The Affordability Toolbox
By Wells Dunbar, Fri., Sept. 14, 2007
1) Public Funding:
(Either dedicated funds or one-time funds)
• New York City has more than $7.5 billion budgeted as part of a 10-year plan to preserve affordable-housing stock and hired a firm to "develop an ongoing risk assessment" of such residences.
• Fairfax County, Va., levies an additional penny tax per $100 on real estate, which is expected to generate $18 million toward the county's goal of preserving 2,000 affordable apartments by 2011.
• Chicago has an ongoing Rental Subsidy Program.
2) Private Finance Tools:
(Governments and nonprofits providing loans for apartment rehabs)
• Funding initiatives: Washington, D.C.'s Site Acquisition Funding Initiative leverages public funds with private investments, offering below-market-rate loans for development of affordable housing.
• Preservation loan programs also exist in New York, New Jersey, Chicago, Cleveland, Detroit, Massachusetts, and elsewhere.
3) Tax Tools:
• Tax increment financing: A TIF captures taxes generated by new or additional property value into a geographically designated fund, as with Austin's Homestead Preservation District on the Eastside; in Portland, Ore., 30% of all urban-renewal TIFs funding is held for affordable housing; in California, 20% of a TIF fund statewide is directed to low- and moderate-income housing.
• Housing tax credits and tax-abatement programs also have been instituted widely at the city and state level.
4) Zoning/Land-Use Ordinances:
• Condo conversion ordinances: The Community Development Clinic identifies three main components to such ordinances: Developers must cover tenant relocation fees, must offer tenants advance notice of conversion, plus a "right of first refusal" on buying the unit they currently occupy.

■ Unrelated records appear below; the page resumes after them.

[src/rtl/postcode.sv]
// Acorn POST TESTREQ/TESTACK bridge: decodes pulse-group bytes into rxout,
// serialises txin back on testack. Ports: refclk, reset, testreq, testack,
// rxout, rxfull, rxreset, txin, txempty, txstart.
// Optional deglitch stage: define POSTCODE_GLITCH_FILTER_EN.
module postcode
    import postcode_pkg::*;
#(
    parameter int GAP_CYCLES   = GAP_CYCLES_DEF,
    parameter int ABORT_CYCLES = ABORT_CYCLES_DEF
) (
    input  logic       refclk,
    input  logic       reset,
    input  logic       testreq,
    output logic       testack,
    output logic [7:0] rxout,
    output logic       rxfull,
    input  logic       rxreset,
    input  logic [7:0] txin,
    output logic       txempty,
    input  logic       txstart
);

    localparam int GW = cnt_w(ABORT_CYCLES);
    localparam logic [GW-1:0] GAP_LAST   = GW'(GAP_CYCLES - 1);
    localparam logic [GW-1:0] ABORT_LAST = GW'(ABORT_CYCLES - 1);
    localparam logic [GW-1:0] GAP_SAT    = GW'(ABORT_CYCLES);

    logic req;
    logic rise;
    logic fall;

    postcode_sync u_sync (
        .clk     (refclk),
        .reset   (reset),
        .testreq (testreq),
        .req     (req),
        .rise    (rise),
        .fall    (fall)
    );

    // ---------------- receive ----------------
    logic [GW-1:0]    gap_cnt;
    grp_e             grp;
    grp_e             grp_nxt;
    logic             close;
    logic             abort_hit;
    logic [BIT_W-1:0] bit_cnt;
    logic [7:0]       rx_sh;
    logic [7:0]       rx_byte;
    logic             done;

    // gap_cnt holds idle cycles seen before the current one
    assign close     = !rise && gap_cnt == GAP_LAST && grp != GRP_IDLE;
    assign abort_hit = !rise && gap_cnt == ABORT_LAST;
    assign rx_byte   = {rx_sh[6:0], grp == GRP_TWO};
    assign done      = close && grp != GRP_ERR
                     && bit_cnt == BIT_W'(7);

    always_ff @(posedge refclk) begin
        if (reset)
            gap_cnt <= '0;
        else if (rise)
            gap_cnt <= '0;
        else if (gap_cnt != GAP_SAT)
            gap_cnt <= gap_cnt + GW'(1);
    end

    always_ff @(posedge refclk) begin
        if (reset)
            grp <= GRP_IDLE;
        else
            grp <= grp_nxt;
    end

    always_comb begin
        grp_nxt = grp;
        if (rise) begin
            unique case (grp)
                GRP_IDLE: grp_nxt = GRP_ONE;
                GRP_ONE:  grp_nxt = GRP_TWO;
                GRP_TWO:  grp_nxt = GRP_ERR;
                GRP_ERR:  grp_nxt = GRP_ERR;
            endcase
        end else if (close) begin
            grp_nxt = GRP_IDLE;
        end
    end

    always_ff @(posedge refclk) begin
        if (reset) begin
            bit_cnt <= '0;
            rx_sh   <= '0;
            rxout   <= '0;
            rxfull  <= 1'b0;
        end else begin
            if (close) begin
                if (grp == GRP_ERR) begin
                    bit_cnt <= '0;
                end else begin
                    rx_sh   <= rx_byte;
                    bit_cnt <= bit_cnt + BIT_W'(1);
                end
            end else if (abort_hit) begin
                bit_cnt <= '0;
            end

            // a completion wins over a coincident consume
            if (done && (!rxfull || rxreset)) begin
                rxout  <= rx_byte;
                rxfull <= 1'b1;
            end else if (rxreset) begin
                rxfull <= 1'b0;
            end
        end
    end

    // ---------------- transmit ----------------
    logic [FRAME_W-1:0]  tx_frame;
    logic [FRAME_CW-1:0] tx_left;

    always_ff @(posedge refclk) begin
        if (reset) begin
            tx_frame <= '0;
            tx_left  <= '0;
            txempty  <= 1'b1;
            testack  <= 1'b0;
        end else begin
            if (txempty) begin
                if (txstart) begin
                    tx_frame <= {1'b0, txin};
                    tx_left  <= FRAME_CW'(FRAME_W);
                    txempty  <= 1'b0;
                end
            end else if (fall) begin
                tx_frame <= {tx_frame[FRAME_W-2:0], 1'b0};
                tx_left  <= tx_left - FRAME_CW'(1);
                if (tx_left == FRAME_CW'(1))
                    txempty <= 1'b1;
            end

            // idle echoes presence; busy gates the frame bit
            testack <= txempty ? req : (req & tx_frame[FRAME_W-1]);
        end
    end

endmodule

Cities also can require a limit on the number of conversions yearly, approval by the city, or payment to an affordable-housing fund. Several cities and states (including Seattle, Boston, Los Angeles, San Francisco, and California and Nevada) have some form of a conversion ordinance.
• Affordable-housing-replacement ordinances or housing-impact studies also have been used to preserve affordable rentals.
5) Regulatory Tools:
• Similar to conversion ordinances, these include advance notice to the displaced, the right of first refusal, and relocation reimbursements.
• Boston requires a five-year notice to seniors and low-income renters that their apartments will be converted to condos; Chicago requires a 120-day conversion notice to all renters; Washington, D.C., has codified such measures in their Tenant Opportunity to Purchase Act.
6) Other Tools:
• New York, Los Angeles, Denver, Boston, and other cities have adopted comprehensive city strategies for preserving affordable rentals and apartments; these include offering outreach and assistance to owners and renters, setting a target number of units to preserve, tenant organizing, ongoing assessment of at-risk affordable properties, and stepped-up enforcement of the Fair Housing Act.